Porter looked down hopelessly at his T-shirt and shorts. While the others looped tight rubber bands over their wrists and ankles, he saturated his body with OFF!
“Yo, Porker.” Tabor stuck out his hand, fingers snapping. “Give me a shovel.”
Porter let the backpack drop from his shoulder and chose a short but heavy spade. He handed it to Tabor and whispered, “They’re gonna kill us, man.”
“Hey. Shut the fuck up,” Nose Ring answered. “There’s five of us against—ants.”
Tabor noticed a large area of dirt where the grass didn’t grow. He marched straight back to Porter and handed him the shovel. “You. Over there—dig.”
“No way.”
Tabor turned to Sarah. “You are so out.”
She seemed to deflate. “Jimmy, just dig.”
Porter reluctantly dragged his feet to the designated spot. He raked the shovel gently over the soil as if it were a minefield, but found the dirt was soft and loose and balled into pellets light as sawdust. So he dug with more gusto, taking a scoopful here and another there. Porter speared the ground one last time and the spade flew from his hand, plunged into nothingness.
The earth had gobbled up half his shovel.
Porter blinked hard. “I think we hit some kind—”
Suddenly, the ground caved in like a sinkhole around him. The boy screamed and flung his hands in the air, falling into clouds of dirt, buried up to his chest in soil. Porter was invisible, just a coughing sound as the dust settled. Somehow, he managed to hoist his trapped arms free and wiped the grit from his mouth with his dirty fingers.
“Shit,” he cried.
The others just stared, mouths gaping.
“Hey, you assholes, get me outta here!”
Tabor took the first wary step, while the other kids fell back. He shuffled closer and paused a good three feet from Porter’s head, then dropped onto one knee, staring right into the face of the filthy boy.
Tabor burst out laughing.
“It’s not funny,” Porter wheezed.
The fearless leader thought it was hysterical, but found himself laughing alone. “He’s fine,” he yelled over his shoulder to the others. “I always wondered how long the surface of the earth could hold your fat ass, Porker.”

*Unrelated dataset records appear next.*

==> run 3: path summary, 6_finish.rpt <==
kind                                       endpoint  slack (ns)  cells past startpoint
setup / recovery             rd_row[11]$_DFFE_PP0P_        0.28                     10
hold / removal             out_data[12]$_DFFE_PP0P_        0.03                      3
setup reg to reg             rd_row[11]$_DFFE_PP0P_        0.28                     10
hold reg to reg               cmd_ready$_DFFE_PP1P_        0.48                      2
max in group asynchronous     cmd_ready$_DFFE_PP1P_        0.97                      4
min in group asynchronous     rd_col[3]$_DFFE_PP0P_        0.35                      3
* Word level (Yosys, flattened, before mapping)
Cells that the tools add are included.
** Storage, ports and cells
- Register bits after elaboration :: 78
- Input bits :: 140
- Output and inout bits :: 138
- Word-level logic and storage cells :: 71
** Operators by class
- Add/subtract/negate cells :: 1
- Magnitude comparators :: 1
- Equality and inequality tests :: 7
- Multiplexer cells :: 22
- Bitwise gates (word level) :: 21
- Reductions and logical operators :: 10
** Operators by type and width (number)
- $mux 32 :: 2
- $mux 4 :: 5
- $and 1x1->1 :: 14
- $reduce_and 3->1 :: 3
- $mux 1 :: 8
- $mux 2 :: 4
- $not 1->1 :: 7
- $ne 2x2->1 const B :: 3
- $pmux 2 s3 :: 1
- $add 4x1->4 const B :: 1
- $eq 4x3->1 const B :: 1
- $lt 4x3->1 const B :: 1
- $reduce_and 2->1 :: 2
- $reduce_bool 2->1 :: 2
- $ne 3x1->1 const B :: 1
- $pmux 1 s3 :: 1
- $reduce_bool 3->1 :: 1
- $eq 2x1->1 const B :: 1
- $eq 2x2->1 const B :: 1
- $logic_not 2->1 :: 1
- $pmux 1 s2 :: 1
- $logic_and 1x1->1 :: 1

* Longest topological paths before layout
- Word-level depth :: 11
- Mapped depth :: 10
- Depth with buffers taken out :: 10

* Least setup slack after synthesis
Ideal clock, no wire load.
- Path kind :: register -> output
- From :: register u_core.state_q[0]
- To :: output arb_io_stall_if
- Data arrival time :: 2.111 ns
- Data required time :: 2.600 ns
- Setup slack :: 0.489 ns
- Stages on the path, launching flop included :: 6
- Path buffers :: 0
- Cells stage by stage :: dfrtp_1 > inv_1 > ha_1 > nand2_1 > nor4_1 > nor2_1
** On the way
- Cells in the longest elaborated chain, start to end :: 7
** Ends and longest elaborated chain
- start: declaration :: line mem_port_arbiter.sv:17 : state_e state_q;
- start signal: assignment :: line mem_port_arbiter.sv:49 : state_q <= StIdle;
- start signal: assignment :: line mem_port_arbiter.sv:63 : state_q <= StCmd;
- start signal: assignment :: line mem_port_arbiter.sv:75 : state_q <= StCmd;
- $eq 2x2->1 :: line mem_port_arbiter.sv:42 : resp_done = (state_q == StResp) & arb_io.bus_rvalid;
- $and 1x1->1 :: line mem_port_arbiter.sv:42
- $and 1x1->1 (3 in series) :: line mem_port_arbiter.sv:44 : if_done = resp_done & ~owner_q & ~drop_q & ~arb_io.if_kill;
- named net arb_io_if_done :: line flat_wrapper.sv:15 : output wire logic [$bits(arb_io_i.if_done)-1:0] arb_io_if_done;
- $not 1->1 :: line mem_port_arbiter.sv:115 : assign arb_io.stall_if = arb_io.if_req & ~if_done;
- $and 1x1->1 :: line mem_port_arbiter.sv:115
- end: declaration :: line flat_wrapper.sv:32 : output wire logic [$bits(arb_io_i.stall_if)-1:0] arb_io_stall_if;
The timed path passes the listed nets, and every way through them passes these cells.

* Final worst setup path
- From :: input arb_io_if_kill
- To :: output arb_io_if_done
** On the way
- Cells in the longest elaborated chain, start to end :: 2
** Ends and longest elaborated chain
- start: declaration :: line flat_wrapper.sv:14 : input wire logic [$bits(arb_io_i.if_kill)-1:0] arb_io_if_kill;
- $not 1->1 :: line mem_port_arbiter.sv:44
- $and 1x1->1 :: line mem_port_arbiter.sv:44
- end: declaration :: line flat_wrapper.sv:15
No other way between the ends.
## src/rtl/control_unit_mc.sv

```systemverilog
// Multi-cycle control unit for the accumulator CPU.
// Fetch/execute sequencing with memory handshakes, HALT and retire count.
module control_unit_mc #(
    parameter int DATA_WIDTH        = 11,
    parameter int INSTRUCTION_WIDTH = 15,
    parameter int ALU_OP_WIDTH      = 3,
    parameter int COUNT_WIDTH       = 16,
    localparam int OPW = INSTRUCTION_WIDTH - DATA_WIDTH + 1
) (
    input  logic                    clock_in,
    input  logic                    reset_in,
    input  logic [OPW-1:0]          op_code,
    input  logic                    status_Z_in,
    input  logic                    status_N_in,
    input  logic                    imem_ready_in,
    input  logic                    dmem_ready_in,
    output logic                    imem_req_out,
    output logic                    dmem_req_out,
    output logic                    branch_out,
    output logic                    sel_B_out,
    output logic                    data_memory_wr_out,
    output logic                    acc_wr_out,
    output logic                    pc_wr_out,
    output logic                    status_wr_out,
    output logic                    ir_wr_out,
    output logic                    acc_reset_out,
    output logic                    pc_reset_out,
    output logic                    status_reset_out,
    output logic                    ir_reset_out,
    output logic [1:0]              sel_A_out,
    output logic [ALU_OP_WIDTH-1:0] alu_op_out,
    output logic                    halted_out,
    output logic                    illegal_op_out,
    output logic [COUNT_WIDTH-1:0]  retired_count_out
);

    typedef enum logic [1:0] {
        S_RESET = 2'd0,
        S_FETCH = 2'd1,
        S_EXEC  = 2'd2,
        S_HALT  = 2'd3
    } state_t;

    localparam logic [OPW-1:0] OP_HLT  = OPW'(5'h00);
    localparam logic [OPW-1:0] OP_STO  = OPW'(5'h01);
    localparam logic [OPW-1:0] OP_LD   = OPW'(5'h02);
    localparam logic [OPW-1:0] OP_LDI  = OPW'(5'h03);
    localparam logic [OPW-1:0] OP_ADD  = OPW'(5'h04);
    localparam logic [OPW-1:0] OP_ADDI = OPW'(5'h05);
    localparam logic [OPW-1:0] OP_SUB  = OPW'(5'h06);
    localparam logic [OPW-1:0] OP_SUBI = OPW'(5'h07);
    localparam logic [OPW-1:0] OP_BEQ  = OPW'(5'h08);
    localparam logic [OPW-1:0] OP_BNE  = OPW'(5'h09);
    localparam logic [OPW-1:0] OP_BGT  = OPW'(5'h0A);
    localparam logic [OPW-1:0] OP_BGE  = OPW'(5'h0B);
    localparam logic [OPW-1:0] OP_BLT  = OPW'(5'h0C);
    localparam logic [OPW-1:0] OP_BLE  = OPW'(5'h0D);
    localparam logic [OPW-1:0] OP_JMP  = OPW'(5'h0E);
    localparam logic [OPW-1:0] OP_AND  = OPW'(5'h0F);
    localparam logic [OPW-1:0] OP_ANDI = OPW'(5'h10);
    localparam logic [OPW-1:0] OP_OR   = OPW'(5'h11);
    localparam logic [OPW-1:0] OP_ORI  = OPW'(5'h12);
    localparam logic [OPW-1:0] OP_XOR  = OPW'(5'h13);
    localparam logic [OPW-1:0] OP_XORI = OPW'(5'h14);
    localparam logic [OPW-1:0] OP_NOT  = OPW'(5'h15);

    state_t state, next_state;
    logic   alu_wr;
    logic   illegal_now;
    logic   retire;
    logic   z, n;

    assign z = status_Z_in;
    assign n = status_N_in;

    // State register; reset overrides any pending handshake.
    always_ff @(posedge clock_in) begin
        if (!reset_in) state <= S_RESET;
        else           state <= next_state;
    end

    // Next-state and strobe decode from state, opcode, flags and readies.
    always_comb begin
        next_state         = state;
        imem_req_out       = 1'b0;
        dmem_req_out       = 1'b0;
        branch_out         = 1'b0;
        sel_B_out          = 1'b0;
        data_memory_wr_out = 1'b0;
        acc_wr_out         = 1'b0;
        pc_wr_out          = 1'b0;
        status_wr_out      = 1'b0;
        ir_wr_out          = 1'b0;
        acc_reset_out      = 1'b0;
        pc_reset_out       = 1'b0;
        status_reset_out   = 1'b0;
        ir_reset_out       = 1'b0;
        sel_A_out          = 2'b00;
        alu_op_out         = '0;
        halted_out         = 1'b0;
        alu_wr             = 1'b0;
        illegal_now        = 1'b0;
        case (state)
            S_RESET: begin
                acc_reset_out    = 1'b1;
                pc_reset_out     = 1'b1;
                status_reset_out = 1'b1;
                ir_reset_out     = 1'b1;
                next_state       = S_FETCH;
            end
            S_FETCH: begin
                imem_req_out = 1'b1;
                if (imem_ready_in) begin
                    ir_wr_out  = 1'b1;
                    next_state = S_EXEC;
                end
            end
            S_EXEC: begin
                next_state = S_FETCH;
                case (op_code)
                    OP_HLT: next_state = S_HALT;
                    OP_STO: begin
                        dmem_req_out       = 1'b1;
                        data_memory_wr_out = 1'b1;
                        if (dmem_ready_in) pc_wr_out  = 1'b1;
                        else               next_state = S_EXEC;
                    end
                    OP_LD: begin
                        dmem_req_out = 1'b1;
                        if (dmem_ready_in) begin
                            acc_wr_out = 1'b1;
                            pc_wr_out  = 1'b1;
                        end else begin
                            next_state = S_EXEC;
                        end
                    end
                    OP_LDI: begin
                        sel_A_out  = 2'b01;
                        acc_wr_out = 1'b1;
                        pc_wr_out  = 1'b1;
                    end
                    OP_ADD:  alu_wr = 1'b1;
                    OP_ADDI: begin alu_wr = 1'b1; sel_B_out = 1'b1; end
                    OP_SUB: begin
                        alu_wr     = 1'b1;
                        alu_op_out = ALU_OP_WIDTH'(3'b001);
                    end
                    OP_SUBI: begin
                        alu_wr     = 1'b1;
                        sel_B_out  = 1'b1;
                        alu_op_out = ALU_OP_WIDTH'(3'b001);
                    end
                    OP_AND: begin
                        alu_wr     = 1'b1;
                        alu_op_out = ALU_OP_WIDTH'(3'b010);
                    end
                    OP_ANDI: begin
                        alu_wr     = 1'b1;
                        sel_B_out  = 1'b1;
                        alu_op_out = ALU_OP_WIDTH'(3'b010);
                    end
                    OP_OR: begin
                        alu_wr     = 1'b1;
                        alu_op_out = ALU_OP_WIDTH'(3'b011);
                    end
                    OP_ORI: begin
                        alu_wr     = 1'b1;
                        sel_B_out  = 1'b1;
                        alu_op_out = ALU_OP_WIDTH'(3'b011);
                    end
                    OP_XOR: begin
                        alu_wr     = 1'b1;
                        alu_op_out = ALU_OP_WIDTH'(3'b100);
                    end
                    OP_XORI: begin
                        alu_wr     = 1'b1;
                        sel_B_out  = 1'b1;
                        alu_op_out = ALU_OP_WIDTH'(3'b100);
                    end
                    OP_NOT: begin
                        alu_wr     = 1'b1;
                        alu_op_out = ALU_OP_WIDTH'(3'b101);
                    end
                    OP_BEQ: begin branch_out = z;       pc_wr_out = 1'b1; end
                    OP_BNE: begin branch_out = !z;      pc_wr_out = 1'b1; end
                    OP_BGT: begin branch_out = !z && !n; pc_wr_out = 1'b1; end
                    OP_BGE: begin branch_out = !n;      pc_wr_out = 1'b1; end
                    OP_BLT: begin branch_out = n;       pc_wr_out = 1'b1; end
                    OP_BLE: begin branch_out = z || n;  pc_wr_out = 1'b1; end
                    OP_JMP: begin branch_out = 1'b1;    pc_wr_out = 1'b1; end
                    default: begin
                        pc_wr_out   = 1'b1;
                        illegal_now = 1'b1;
                    end
                endcase
                if (alu_wr) begin
                    sel_A_out     = 2'b10;
                    acc_wr_out    = 1'b1;
                    status_wr_out = 1'b1;
                    pc_wr_out     = 1'b1;
                end
            end
            S_HALT: halted_out = 1'b1;
            default: next_state = S_RESET;
        endcase
    end

    assign retire = (state == S_EXEC) && pc_wr_out;

    // Saturating retire counter and sticky illegal-opcode flag.
    always_ff @(posedge clock_in) begin
        if (!reset_in) begin
            retired_count_out <= '0;
            illegal_op_out    <= 1'b0;
        end else begin
            if (retire && (retired_count_out != '1))
                retired_count_out <= retired_count_out + COUNT_WIDTH'(1);
            if (illegal_now)
                illegal_op_out <= 1'b1;
        end
    end

endmodule

```
File: src/rtl/snes_csync_gen.sv
// snes_csync_gen: SNES-style composite sync generator with H/V counters,
// field parity and an optional shortened line in field 1.
module snes_csync_gen #(
    parameter int H_TOTAL      = 1364,
    parameter int H_SHORT      = 1360,
    parameter int HS_LEN       = 100,
    parameter int V_TOTAL      = 262,
    parameter int V_SHORT_LINE = 240,
    parameter int VS_START     = 232,
    parameter int VS_LEN       = 3
) (
    input  logic        MCLK_i,
    input  logic        RESET_N_i,
    input  logic        ENABLE_i,
    input  logic        SHORT_EN_i,
    output logic        CSYNC_o,
    output logic [10:0] H_CNT_o,
    output logic [8:0]  V_CNT_o,
    output logic        FIELD_o,
    output logic        LINE_END_o,
    output logic        SHORT_LINE_o
);
    logic [10:0] h_q, h_d, len;
    logic [8:0]  v_q, v_d;
    logic        field_q, field_d, short_en_q, short_en_d, csync_q, csync_d;
    logic        short_line, line_end, frame_end, vs;

    assign short_line = short_en_q & field_q & (v_q == 9'(V_SHORT_LINE));
    assign len        = short_line ? 11'(H_SHORT) : 11'(H_TOTAL);
    assign line_end   = h_q == len - 11'd1;
    assign frame_end  = line_end & (v_q == 9'(V_TOTAL - 1));
    assign vs         = (v_q >= 9'(VS_START)) && (v_q < 9'(VS_START + VS_LEN));

    // Sync level is derived from the pre-advance position, so it trails the counters by one cycle.
    always_comb begin
        h_d        = line_end ? 11'd0 : h_q + 11'd1;
        v_d        = line_end ? (frame_end ? 9'd0 : v_q + 9'd1) : v_q;
        field_d    = field_q ^ frame_end;
        short_en_d = frame_end ? SHORT_EN_i : short_en_q;
        csync_d    = vs ? (h_q >= len - 11'(HS_LEN)) : (h_q >= 11'(HS_LEN));
    end

    always_ff @(posedge MCLK_i or negedge RESET_N_i) begin
        if (!RESET_N_i) begin
            h_q        <= '0;
            v_q        <= '0;
            field_q    <= 1'b0;
            short_en_q <= 1'b0;
            csync_q    <= 1'b1;
        end else if (ENABLE_i) begin
            h_q        <= h_d;
            v_q        <= v_d;
            field_q    <= field_d;
            short_en_q <= short_en_d;
            csync_q    <= csync_d;
        end
    end

    assign CSYNC_o      = csync_q;
    assign H_CNT_o      = h_q;
    assign V_CNT_o      = v_q;
    assign FIELD_o      = field_q;
    assign LINE_END_o   = line_end;
    assign SHORT_LINE_o = short_line;
endmodule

Tabor held out a hand to the boy, bracing for a ton of weight. But as their fingers touched, Porter jerked back violently—and screamed. Tabor scurried away in horror as the boy continued howling cries of excruciating pain.
Beneath the soil, millions of ants were blasting tunnels to the boy’s body like desperate prospectors to a gold mine. They reached the torso and thighs in no time. Claws broke through supple skin effortlessly, foraged through muscle and ravaged their way inside the body.
High-pitched barks of agony echoed to the edges of the park as Porter screamed and dug his fingernails into the dirt, staring in wide-eyed hysteria. His hands came up soaked in blood.
Tabor once again reached out for Jimmy’s hand, but the trapped boy flew into convulsions, arms thrashing about wildly as the red stain seeped up his T-shirt to his neck.
The ground was shifting below the teenagers and they backed away, slowly at first, and then they took off in a run. They shrieked with fright and cries of warning. They ran toward the park entrance and left the boy dying.